Wachstumsplan für Nivea
Der 18-monatige Plan soll Nivea helfen, sich in einem zunehmend umkämpften Markt zu behaupten. Warnery erklärte, dass Beiersdorf in der Vergangenheit stark auf Premium-Gesichtspflege fokussiert war, nun jedoch die Verkaufsstrategien für Nivea-Produkte über verschiedene Kategorien hinweg priorisieren möchte. Ein zentraler Bestandteil des Plans ist eine Erhöhung der Werbeausgaben um 100 Millionen Euro bis zum Jahresende, um die Sichtbarkeit der Marke zu steigern.
Marktanteilsverluste und Wettbewerb
In den letzten zwei Jahren hat Nivea, laut Warnery, Marktanteile verloren. Dies sei auf den intensiven Wettbewerb mit Indie-Marken wie Nø Cosmetics, Eigenmarken und südkoreanischen Anbietern zurückzuführen. Zudem hätten steigende Kosten und Preise dazu geführt, dass Verbraucher zunehmend auf günstigere Alternativen umschwenkten. Dennoch konnte Nivea in bestimmten Bereichen, wie dem Deodorant-Markt in Deutschland und in Schwellenländern, wieder Marktanteile gewinnen.
Gesenkter Ausblick für das Geschäftsjahr
Beiersdorf hat am Montag eine Senkung der Jahresprognose bekannt gegeben. Ursprünglich wurde ein stagnierender oder leicht wachsender Umsatz erwartet, nun rechnet das Unternehmen mit einem leichten Rückgang. Diese Informationen wurden vorzeitig in einer Ad-hoc-Mitteilung veröffentlicht, da börsennotierte Unternehmen verpflichtet sind, unverzüglich über Insiderinformationen zu informieren, die den Aktienkurs beeinflussen könnten.

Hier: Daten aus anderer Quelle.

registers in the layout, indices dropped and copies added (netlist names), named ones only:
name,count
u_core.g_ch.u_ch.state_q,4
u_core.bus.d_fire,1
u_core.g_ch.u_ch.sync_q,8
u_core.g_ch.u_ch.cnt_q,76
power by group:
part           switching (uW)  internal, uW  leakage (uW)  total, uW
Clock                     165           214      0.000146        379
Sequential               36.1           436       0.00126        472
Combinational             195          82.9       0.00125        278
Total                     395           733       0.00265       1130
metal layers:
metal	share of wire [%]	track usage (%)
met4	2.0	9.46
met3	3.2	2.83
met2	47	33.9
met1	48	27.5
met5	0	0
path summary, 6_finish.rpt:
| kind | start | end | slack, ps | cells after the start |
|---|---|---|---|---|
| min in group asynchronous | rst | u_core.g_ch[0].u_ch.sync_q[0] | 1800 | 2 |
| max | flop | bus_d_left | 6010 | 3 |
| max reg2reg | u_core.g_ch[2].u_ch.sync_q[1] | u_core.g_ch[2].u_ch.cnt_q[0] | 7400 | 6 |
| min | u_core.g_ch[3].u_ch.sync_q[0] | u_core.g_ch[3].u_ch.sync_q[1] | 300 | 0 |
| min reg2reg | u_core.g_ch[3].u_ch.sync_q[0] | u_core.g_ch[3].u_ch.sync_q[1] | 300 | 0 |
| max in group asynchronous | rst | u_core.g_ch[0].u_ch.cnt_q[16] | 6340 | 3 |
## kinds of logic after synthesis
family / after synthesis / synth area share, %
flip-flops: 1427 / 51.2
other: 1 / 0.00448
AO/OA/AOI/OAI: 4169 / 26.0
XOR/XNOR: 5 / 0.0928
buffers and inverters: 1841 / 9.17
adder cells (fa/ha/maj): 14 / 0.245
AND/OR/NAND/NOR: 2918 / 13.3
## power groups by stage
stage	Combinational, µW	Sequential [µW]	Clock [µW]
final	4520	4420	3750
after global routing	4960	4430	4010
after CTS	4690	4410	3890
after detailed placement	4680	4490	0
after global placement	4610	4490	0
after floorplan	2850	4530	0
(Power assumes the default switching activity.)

Umsatzentwicklung im ersten Halbjahr
Im ersten Halbjahr verzeichnete Beiersdorf einen bereinigten Umsatzrückgang von 3,5 Prozent im Vergleich zum Vorjahr, was einem Umsatz von nahezu 5 Milliarden Euro entspricht. Davon entfielen 2,7 Milliarden Euro auf Nivea, dessen Umsatz bereinigt um 6,8 Prozent schrumpfte. Der bereinigte Gewinn vor Zinsen und Steuern fiel von 836 Millionen Euro auf 768 Millionen Euro, während nach Steuern 558 Millionen Euro verblieben.